If, as the leader, you’re simply walking out front, forging the path, you’ll lose sight of your team. You won’t get the benefits of their full abilities and insights or else you’ll lose team members because they can’t keep up or because they get wooed by other employers who come by when your attention is elsewhere. Your team also becomes reliant on your direction and unable to make confident decisions on their own.
By leading from behind, however, your team gets the same benefits as those little ducklings. They learn to be leaders, to make good decisions, and to protect each other. You can see if someone is struggling and make the right choices to support them.

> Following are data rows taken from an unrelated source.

## src/rtl/kcmr_pkg.sv

```systemverilog
// Package: shared types and constants for the key chord macro recorder.
package kcmr_pkg;

    localparam logic [9:0] K_LCTRL  = 10'd29;
    localparam logic [9:0] K_LSHIFT = 10'd42;
    localparam logic [9:0] K_LALT   = 10'd56;

    localparam logic [1:0] VAL_RELEASE = 2'd0;
    localparam logic [1:0] VAL_PRESS   = 2'd1;

    typedef enum logic [1:0] {
        ST_IDLE,
        ST_READ,
        ST_PLAY
    } t_state;

    // digit key bound to a slot: slot 0 is key 0 (code 11), others slot+1
    function automatic logic [9:0] digit_key(input logic [3:0] slot);
        logic [9:0] d;
        d = (slot == 4'd0) ? 10'd11 : {6'd0, slot} + 10'd1;
        return d;
    endfunction

endpackage

```

## src/rtl/kcmr_mem.sv

```systemverilog
// Event memory: one synchronous write port, one registered read port.
module kcmr_mem #(
    parameter int DEPTH = 320,
    parameter int AW    = 9
) (
    input  logic          i_clk,
    input  logic          i_we,
    input  logic [AW-1:0] i_waddr,
    input  logic [11:0]   i_wdata,
    input  logic [AW-1:0] i_raddr,
    output logic [11:0]   o_rdata
);
    logic [11:0] r_mem [DEPTH];
    logic [11:0] r_rdata;

    always_ff @(posedge i_clk) begin
        if (i_we) begin
            r_mem[i_waddr] <= i_wdata;
        end
        r_rdata <= r_mem[i_raddr];
    end

    assign o_rdata = r_rdata;
endmodule

```

## src/rtl/key_chord_macro_recorder.sv

```systemverilog
// Top level: key chord macro recorder with stored-event replay.
// Each input transaction is one key event. An event that does not trigger a
// replay is accepted without stalling the input. A replay reads the slot's
// stored events from an event memory with a registered read port. Each event
// passes through a read state and then a play state, and leaves as one output
// transaction. A replay of n events, at most MACRO_DEPTH, keeps the input
// stalled until its last event has been played, and longer while the output
// is stalled. Held keys, flags and per-slot lengths live in flip-flops; the
// events themselves live in a SLOTS*MACRO_DEPTH memory that needs no clearing
// since only written entries are ever read back.
module key_chord_macro_recorder #(
    parameter int SLOTS       = 10,
    parameter int MACRO_DEPTH = 32
) (
    input  logic       i_clk,
    input  logic       i_rst_n,
    input  logic       i_valid,
    output logic       o_stall,
    input  logic [9:0] i_key_code,
    input  logic [1:0] i_key_value,
    output logic       o_valid,
    input  logic       i_stall,
    output logic [9:0] o_replay_code,
    output logic [1:0] o_replay_value,
    output logic       o_sync_after,
    output logic       o_last_of_run
);
    localparam int LW = $clog2(MACRO_DEPTH + 1);
    localparam int SW = 4;
    localparam int MD = SLOTS * MACRO_DEPTH;
    localparam int AW = $clog2(MD);
    localparam int CW = LW + 1;

    // held-key tracker
    logic        r_hv [3];
    logic [9:0]  r_hk [3];
    logic        r_arm, r_rec;
    logic [SW-1:0] r_rslot, r_pslot;
    logic        r_pend;
    logic [SLOTS-1:0] r_def;
    logic [LW-1:0] r_len [SLOTS];

    kcmr_pkg::t_state r_state, n_state;
    logic [LW-1:0]    r_cnt, r_n;
    logic [SW-1:0]    r_ps;
    logic signed [CW-1:0] r_acc;
    logic             r_ovalid;
    logic [9:0]       r_ocode;
    logic [1:0]       r_oval;
    logic             r_osync, r_olast;

    logic acc_in;
    assign acc_in = i_valid && !o_stall;
    assign o_stall = (r_state != kcmr_pkg::ST_IDLE);

    // next held set after this event
    logic       hv_n [3];
    logic [9:0] hk_n [3];
    always_comb begin
        logic done;
        for (int k = 0; k < 3; k++) begin
            hv_n[k] = r_hv[k];
            hk_n[k] = r_hk[k];
        end
        done = 1'b0;
        if (i_key_value == kcmr_pkg::VAL_PRESS) begin
            for (int k = 0; k < 3; k++) begin
                if (!done && !r_hv[k]) begin
                    hv_n[k] = 1'b1;
                    hk_n[k] = i_key_code;
                    done = 1'b1;
                end
            end
        end else if (i_key_value == kcmr_pkg::VAL_RELEASE) begin
            for (int k = 0; k < 3; k++) begin
                if (!done && r_hv[k] && r_hk[k] == i_key_code) begin
                    hv_n[k] = 1'b0;
                    done = 1'b1;
                end
            end
        end
    end

    // chord classification
    logic           empty_c, rec_c, slot_hit;
    logic [SW-1:0]  hit_slot;
    always_comb begin
        logic [1:0] h;
        logic [9:0] d;
        empty_c = !hv_n[0] && !hv_n[1] && !hv_n[2];
        h = 2'd0;
        for (int k = 0; k < 3; k++) begin
            if (hv_n[k] && (hk_n[k] == kcmr_pkg::K_LCTRL || hk_n[k] == kcmr_pkg::K_LALT
                            || hk_n[k] == kcmr_pkg::K_LSHIFT)) begin
                h = h + 2'd1;
            end
        end
        rec_c = !empty_c && (h == 2'd3);
        slot_hit = 1'b0;
        hit_slot = '0;
        for (int s = SLOTS - 1; s >= 0; s--) begin
            d = kcmr_pkg::digit_key(SW'(s));
            h = 2'd0;
            for (int k = 0; k < 3; k++) begin
                if (hv_n[k] && (hk_n[k] == kcmr_pkg::K_LCTRL
                                || hk_n[k] == kcmr_pkg::K_LSHIFT || hk_n[k] == d)) begin
                    h = h + 2'd1;
                end
            end
            if (r_def[s] && h == 2'd3) begin
                slot_hit = 1'b1;
                hit_slot = SW'(s);
            end
        end
        if (empty_c || rec_c) begin
            slot_hit = 1'b0;
        end
    end

    // memory ports
    logic          mem_we;
    logic [AW-1:0] mem_wa, mem_ra;
    logic [11:0]   mem_rd;
    logic [LW-1:0] cur_len;
    logic [LW-1:0] rd_idx;
    assign cur_len = r_len[r_rslot];

    logic stop_ev, start_ev, store_ev, play_ev, cont;
    assign stop_ev  = rec_c && r_rec;
    assign start_ev = !rec_c && r_arm && empty_c;
    assign cont     = !stop_ev && !start_ev;
    assign store_ev = cont && r_rec && (cur_len < LW'(MACRO_DEPTH));
    assign play_ev  = cont && (r_pend || slot_hit) && empty_c;

    // hold the read address of the event on show while the output is stalled
    assign rd_idx = (r_state == kcmr_pkg::ST_PLAY) ? r_cnt - LW'(1) : r_cnt;

    assign mem_we = acc_in && store_ev;
    assign mem_wa = AW'(r_rslot * MACRO_DEPTH) + AW'(cur_len);
    assign mem_ra = AW'(r_ps * MACRO_DEPTH) + AW'(rd_idx);

    kcmr_mem #(.DEPTH(MD), .AW(AW)) u_mem (
        .i_clk   (i_clk),
        .i_we    (mem_we),
        .i_waddr (mem_wa),
        .i_wdata ({i_key_value, i_key_code}),
        .i_raddr (mem_ra),
        .o_rdata (mem_rd)
    );

    // control state
    always_ff @(posedge i_clk) begin
        if (!i_rst_n) begin
            for (int k = 0; k < 3; k++) begin
                r_hv[k] <= 1'b0;
            end
            r_arm   <= 1'b0;
            r_rec   <= 1'b0;
            r_rslot <= '0;
            r_pend  <= 1'b0;
            r_pslot <= '0;
            r_def   <= '0;
            for (int s = 0; s < SLOTS; s++) begin
                r_len[s] <= '0;
            end
        end else if (acc_in) begin
            for (int k = 0; k < 3; k++) begin
                r_hv[k] <= hv_n[k];
                r_hk[k] <= hk_n[k];
            end
            if (stop_ev) begin
                r_arm <= 1'b0;
                r_rec <= 1'b0;
                r_len[r_rslot] <= (cur_len >= LW'(2)) ? cur_len - LW'(2) : '0;
                r_def[r_rslot] <= 1'b1;
                r_rslot <= (r_rslot == SW'(SLOTS - 1)) ? '0 : r_rslot + SW'(1);
            end else if (start_ev) begin
                r_arm <= 1'b0;
                r_rec <= 1'b1;
                r_len[r_rslot] <= '0;
            end else begin
                if (rec_c) begin
                    r_arm <= 1'b1;
                end
                if (store_ev) begin
                    r_len[r_rslot] <= cur_len + LW'(1);
                end
                if (slot_hit) begin
                    r_pend  <= 1'b1;
                    r_pslot <= hit_slot;
                end
                if (play_ev) begin
                    r_pend <= 1'b0;
                end
            end
        end
    end

    // replay sequencer
    logic [SW-1:0] play_slot;
    logic [LW-1:0] play_len;
    assign play_slot = slot_hit ? hit_slot : r_pslot;
    assign play_len  = (store_ev && play_slot == r_rslot) ? cur_len + LW'(1)
                                                          : r_len[play_slot];

    logic o_free;
    assign o_free = !r_ovalid || !i_stall;

    always_comb begin
        n_state = r_state;
        case (r_state)
            kcmr_pkg::ST_IDLE: begin
                if (acc_in && play_ev && play_len != '0) begin
                    n_state = kcmr_pkg::ST_READ;
                end
            end
            kcmr_pkg::ST_READ: begin
                n_state = kcmr_pkg::ST_PLAY;
            end
            kcmr_pkg::ST_PLAY: begin
                if (o_free) begin
                    n_state = (r_cnt == r_n) ? kcmr_pkg::ST_IDLE : kcmr_pkg::ST_READ;
                end
            end
            default: n_state = kcmr_pkg::ST_IDLE;
        endcase
    end

    logic signed [CW-1:0] acc_nx;
    assign acc_nx = (mem_rd[11:10] != kcmr_pkg::VAL_RELEASE) ? r_acc + CW'(1)
                                                              : r_acc - CW'(1);

    always_ff @(posedge i_clk) begin
        if (!i_rst_n) begin
            r_state  <= kcmr_pkg::ST_IDLE;
            r_ovalid <= 1'b0;
            r_cnt    <= '0;
        end else begin
            r_state <= n_state;
            if (r_state == kcmr_pkg::ST_PLAY && o_free) begin
                r_ovalid <= 1'b1;
            end else if (!i_stall) begin
                r_ovalid <= 1'b0;
            end
            case (r_state)
                kcmr_pkg::ST_IDLE: begin
                    r_ps  <= play_slot;
                    r_n   <= play_len;
                    r_cnt <= '0;
                    r_acc <= '0;
                end
                kcmr_pkg::ST_READ: begin
                    r_cnt <= r_cnt + LW'(1);
                end
                kcmr_pkg::ST_PLAY: begin
                    if (o_free) begin
                        r_ocode  <= mem_rd[9:0];
                        r_oval   <= mem_rd[11:10];
                        r_osync  <= (acc_nx == '0);
                        r_olast  <= (r_cnt == r_n);
                        r_acc    <= acc_nx;
                    end
                end
                default: ;
            endcase
        end
    end

    assign o_valid        = r_ovalid;
    assign o_replay_code  = r_ocode;
    assign o_replay_value = r_oval;
    assign o_sync_after   = r_osync;
    assign o_last_of_run  = r_olast;

`ifndef SYNTHESIS
    a_no_accept_busy: assert property (@(posedge i_clk) disable iff (!i_rst_n)
        (r_state != kcmr_pkg::ST_IDLE) |-> o_stall)
        else $error("input accepted during replay");
    a_cnt_bound: assert property (@(posedge i_clk) disable iff (!i_rst_n)
        (r_state == kcmr_pkg::ST_PLAY) |-> (r_cnt <= r_n && r_cnt != '0))
        else $error("replay index out of range");
    a_len_bound: assert property (@(posedge i_clk) disable iff (!i_rst_n)
        r_len[r_rslot] <= LW'(MACRO_DEPTH))
        else $error("slot length past depth");
`endif
endmodule
```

Your team becomes greater than the sum of its parts.
“A leader. . .is like a shepherd. [They] stay behind the flock, letting the most nimble go out ahead, whereupon the others follow, not realizing that all along they are being directed from behind.”
Nelson Mandela
So what does it look like to lead from behind?

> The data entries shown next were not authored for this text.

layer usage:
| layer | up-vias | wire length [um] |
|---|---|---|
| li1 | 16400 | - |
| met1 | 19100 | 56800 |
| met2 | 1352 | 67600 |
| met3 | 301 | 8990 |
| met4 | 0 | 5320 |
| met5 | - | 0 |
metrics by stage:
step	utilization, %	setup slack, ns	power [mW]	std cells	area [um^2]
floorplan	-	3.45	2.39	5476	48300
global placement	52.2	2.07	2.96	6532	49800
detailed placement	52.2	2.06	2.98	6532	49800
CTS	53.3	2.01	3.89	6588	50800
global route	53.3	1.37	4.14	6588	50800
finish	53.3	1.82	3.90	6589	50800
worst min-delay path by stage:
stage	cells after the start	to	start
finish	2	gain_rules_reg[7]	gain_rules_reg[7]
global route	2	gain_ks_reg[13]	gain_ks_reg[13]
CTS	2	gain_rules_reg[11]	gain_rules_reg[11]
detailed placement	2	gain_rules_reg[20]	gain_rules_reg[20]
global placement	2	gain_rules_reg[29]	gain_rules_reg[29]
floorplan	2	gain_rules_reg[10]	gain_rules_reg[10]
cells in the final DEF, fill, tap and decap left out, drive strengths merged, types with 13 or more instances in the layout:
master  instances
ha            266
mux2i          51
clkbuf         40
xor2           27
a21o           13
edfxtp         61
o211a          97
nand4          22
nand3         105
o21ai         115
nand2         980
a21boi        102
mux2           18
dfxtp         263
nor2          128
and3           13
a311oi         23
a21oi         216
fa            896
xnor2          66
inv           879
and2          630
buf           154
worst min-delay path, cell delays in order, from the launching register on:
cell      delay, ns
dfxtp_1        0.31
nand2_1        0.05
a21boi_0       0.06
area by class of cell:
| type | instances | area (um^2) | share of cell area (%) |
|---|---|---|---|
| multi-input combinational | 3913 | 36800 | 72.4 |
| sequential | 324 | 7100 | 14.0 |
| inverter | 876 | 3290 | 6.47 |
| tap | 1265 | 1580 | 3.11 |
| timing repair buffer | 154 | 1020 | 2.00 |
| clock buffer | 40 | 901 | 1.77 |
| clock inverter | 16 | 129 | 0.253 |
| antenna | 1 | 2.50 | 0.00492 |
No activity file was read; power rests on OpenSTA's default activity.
==> config.mk <==
export PLATFORM = sky130hd
export DESIGN_NAME = are_front
export DESIGN_NICKNAME = d
export VERILOG_FILES = /design/src/sv/are_pkg.sv /design/src/sv/are_front.sv
export SDC_FILE = /design/constraint.sdc
export NUM_CORES = 1
export LEC_CHECK = 0
export ABC_AREA = 1
export BUFFER_PORTS_ARGS = -buffer_cell sky130_fd_sc_hd__buf_2
export CORE_AREA = 4 4 235 237
export DETAILED_ROUTE_END_ITERATION = 8
export DIE_AREA = 0 0 239 241
export GPL_TIMING_DRIVEN = 0
export PLACE_DENSITY = 0.56
export SLEW_MARGIN = 10
export SYNTH_ARGS = -nofsm -noshare
export SYNTH_HDL_FRONTEND = slang
export SYNTH_SLANG_ARGS = --single-unit
==> constraint.sdc <==
create_clock -name clock -period 9.68 [get_ports clock]
set_input_delay 0.968 -clock clock [delete_from_list [all_inputs] [get_ports clock]]
set_output_delay 0.968 -clock clock [all_outputs]
set_load 0.02 [all_outputs]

It can look different for each of us. I see three key behaviours of leaders who empower their teams and lead from the back.
1. Provide information and allow team members to make decisions.
Rather than always telling your team what to do, explain to them why you make the decisions that you make. This allows the smart people you’ve hired to understand what is important and extrapolate your thinking process onto new situations. Before you know it, your people will be making the decisions you would have made and you’ll have created new leaders as well as lightened your own workload.
2. Give people an opportunity to stand in the limelight.
Find opportunities for your people to present their own ideas or to present the work of the group to leadership. Be there to support them, of course, but let them prepare and present themselves. This allows them to think more deeply about the work that they’re doing and gives them a greater sense of ownership for the team’s deliverables.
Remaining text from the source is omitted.